Task directions ▸ Write out the lines of the records from the one containing "xor2_1 | 2 | 2.2" to the very last, keeping each exactly as it is.
━━ Task data ━━
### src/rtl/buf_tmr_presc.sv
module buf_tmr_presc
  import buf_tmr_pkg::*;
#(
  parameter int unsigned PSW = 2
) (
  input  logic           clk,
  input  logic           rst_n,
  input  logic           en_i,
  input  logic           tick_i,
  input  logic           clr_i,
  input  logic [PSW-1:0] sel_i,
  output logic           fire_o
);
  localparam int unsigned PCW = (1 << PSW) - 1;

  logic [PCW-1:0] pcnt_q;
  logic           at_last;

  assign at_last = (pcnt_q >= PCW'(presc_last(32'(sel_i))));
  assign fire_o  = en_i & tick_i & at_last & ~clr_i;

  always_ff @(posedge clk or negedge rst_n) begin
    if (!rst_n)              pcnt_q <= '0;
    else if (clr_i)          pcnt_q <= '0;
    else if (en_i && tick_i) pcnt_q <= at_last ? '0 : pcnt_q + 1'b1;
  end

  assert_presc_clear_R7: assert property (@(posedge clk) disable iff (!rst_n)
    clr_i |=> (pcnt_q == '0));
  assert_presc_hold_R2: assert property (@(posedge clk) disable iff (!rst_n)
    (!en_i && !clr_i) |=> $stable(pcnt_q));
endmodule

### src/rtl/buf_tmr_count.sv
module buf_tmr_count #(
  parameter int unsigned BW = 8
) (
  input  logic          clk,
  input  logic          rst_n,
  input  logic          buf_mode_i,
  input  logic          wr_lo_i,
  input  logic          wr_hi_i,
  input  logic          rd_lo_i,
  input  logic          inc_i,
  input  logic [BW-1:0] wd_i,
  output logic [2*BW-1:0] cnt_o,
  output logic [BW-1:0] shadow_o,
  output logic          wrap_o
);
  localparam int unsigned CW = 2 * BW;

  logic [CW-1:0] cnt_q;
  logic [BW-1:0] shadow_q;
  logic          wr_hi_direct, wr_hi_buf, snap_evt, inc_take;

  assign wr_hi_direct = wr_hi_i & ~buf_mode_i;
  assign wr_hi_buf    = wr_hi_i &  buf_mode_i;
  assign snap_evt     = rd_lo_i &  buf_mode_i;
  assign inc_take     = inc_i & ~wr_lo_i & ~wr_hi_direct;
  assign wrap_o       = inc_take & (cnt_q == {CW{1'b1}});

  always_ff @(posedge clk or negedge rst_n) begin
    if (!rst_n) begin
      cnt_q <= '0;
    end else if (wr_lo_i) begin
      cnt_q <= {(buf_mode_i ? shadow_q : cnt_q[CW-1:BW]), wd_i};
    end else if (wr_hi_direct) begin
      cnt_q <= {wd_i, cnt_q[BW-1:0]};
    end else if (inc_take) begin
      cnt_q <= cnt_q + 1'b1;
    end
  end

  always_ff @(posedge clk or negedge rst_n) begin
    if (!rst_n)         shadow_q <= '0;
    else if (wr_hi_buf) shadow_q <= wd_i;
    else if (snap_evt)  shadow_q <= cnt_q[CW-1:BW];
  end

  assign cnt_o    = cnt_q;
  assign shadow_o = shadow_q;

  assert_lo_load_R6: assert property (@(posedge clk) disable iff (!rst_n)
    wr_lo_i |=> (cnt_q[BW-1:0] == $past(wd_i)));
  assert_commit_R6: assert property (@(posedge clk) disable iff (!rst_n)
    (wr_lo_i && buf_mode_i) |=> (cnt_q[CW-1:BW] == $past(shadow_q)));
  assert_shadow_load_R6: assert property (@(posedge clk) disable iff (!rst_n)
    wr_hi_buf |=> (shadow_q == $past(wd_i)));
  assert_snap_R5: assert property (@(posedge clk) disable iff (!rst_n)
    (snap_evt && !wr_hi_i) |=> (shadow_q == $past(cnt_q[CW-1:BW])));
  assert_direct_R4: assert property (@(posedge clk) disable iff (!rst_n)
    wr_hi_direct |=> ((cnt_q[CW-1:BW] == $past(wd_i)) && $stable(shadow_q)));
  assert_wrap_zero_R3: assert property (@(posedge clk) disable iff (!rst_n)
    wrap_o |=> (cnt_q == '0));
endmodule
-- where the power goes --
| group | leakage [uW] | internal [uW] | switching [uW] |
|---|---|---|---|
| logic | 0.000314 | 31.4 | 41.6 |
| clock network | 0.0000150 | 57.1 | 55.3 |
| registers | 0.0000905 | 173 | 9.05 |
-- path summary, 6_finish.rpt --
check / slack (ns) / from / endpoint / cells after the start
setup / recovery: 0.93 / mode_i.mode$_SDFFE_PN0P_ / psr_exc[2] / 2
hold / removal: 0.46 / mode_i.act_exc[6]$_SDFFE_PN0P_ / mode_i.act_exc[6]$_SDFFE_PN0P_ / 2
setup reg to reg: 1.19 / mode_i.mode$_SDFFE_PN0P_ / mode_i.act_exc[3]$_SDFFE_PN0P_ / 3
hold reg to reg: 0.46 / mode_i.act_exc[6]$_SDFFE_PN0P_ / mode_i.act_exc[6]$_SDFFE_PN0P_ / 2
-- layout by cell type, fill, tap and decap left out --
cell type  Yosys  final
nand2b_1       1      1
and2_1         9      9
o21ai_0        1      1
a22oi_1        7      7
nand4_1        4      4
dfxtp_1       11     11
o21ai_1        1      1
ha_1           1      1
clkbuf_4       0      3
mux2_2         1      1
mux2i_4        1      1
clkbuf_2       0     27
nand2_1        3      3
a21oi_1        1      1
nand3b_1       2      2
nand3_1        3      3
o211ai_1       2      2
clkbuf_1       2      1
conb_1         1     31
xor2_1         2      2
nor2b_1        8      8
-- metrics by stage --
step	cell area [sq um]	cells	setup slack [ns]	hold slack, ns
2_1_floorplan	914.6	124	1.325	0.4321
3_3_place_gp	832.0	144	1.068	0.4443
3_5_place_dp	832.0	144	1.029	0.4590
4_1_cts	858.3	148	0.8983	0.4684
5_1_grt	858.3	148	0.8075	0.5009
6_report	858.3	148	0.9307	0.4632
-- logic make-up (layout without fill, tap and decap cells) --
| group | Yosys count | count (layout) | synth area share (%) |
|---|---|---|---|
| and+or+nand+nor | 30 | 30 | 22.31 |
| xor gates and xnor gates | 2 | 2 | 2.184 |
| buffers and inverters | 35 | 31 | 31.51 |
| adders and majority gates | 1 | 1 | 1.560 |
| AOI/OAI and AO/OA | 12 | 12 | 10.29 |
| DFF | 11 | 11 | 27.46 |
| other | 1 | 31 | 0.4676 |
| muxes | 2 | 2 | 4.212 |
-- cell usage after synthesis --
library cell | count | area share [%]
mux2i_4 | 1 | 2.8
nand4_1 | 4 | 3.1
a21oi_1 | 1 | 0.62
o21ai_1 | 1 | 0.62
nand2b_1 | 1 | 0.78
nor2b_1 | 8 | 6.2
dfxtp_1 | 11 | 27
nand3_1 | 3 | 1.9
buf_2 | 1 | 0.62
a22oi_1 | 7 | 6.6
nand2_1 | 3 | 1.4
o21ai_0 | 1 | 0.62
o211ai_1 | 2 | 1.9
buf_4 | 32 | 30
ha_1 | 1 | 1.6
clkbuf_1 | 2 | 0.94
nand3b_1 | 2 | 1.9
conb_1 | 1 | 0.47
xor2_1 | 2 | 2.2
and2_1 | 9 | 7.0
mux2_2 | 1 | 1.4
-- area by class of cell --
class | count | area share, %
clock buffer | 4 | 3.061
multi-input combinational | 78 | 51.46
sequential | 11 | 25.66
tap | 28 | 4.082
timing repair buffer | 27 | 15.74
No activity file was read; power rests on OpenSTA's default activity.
━━━
Reply ▸
xor2_1 | 2 | 2.2
and2_1 | 9 | 7.0
mux2_2 | 1 | 1.4
-- area by class of cell --
class | count | area share, %
clock buffer | 4 | 3.061
multi-input combinational | 78 | 51.46
sequential | 11 | 25.66
tap | 28 | 4.082
timing repair buffer | 27 | 15.74
No activity file was read; power rests on OpenSTA's default activity.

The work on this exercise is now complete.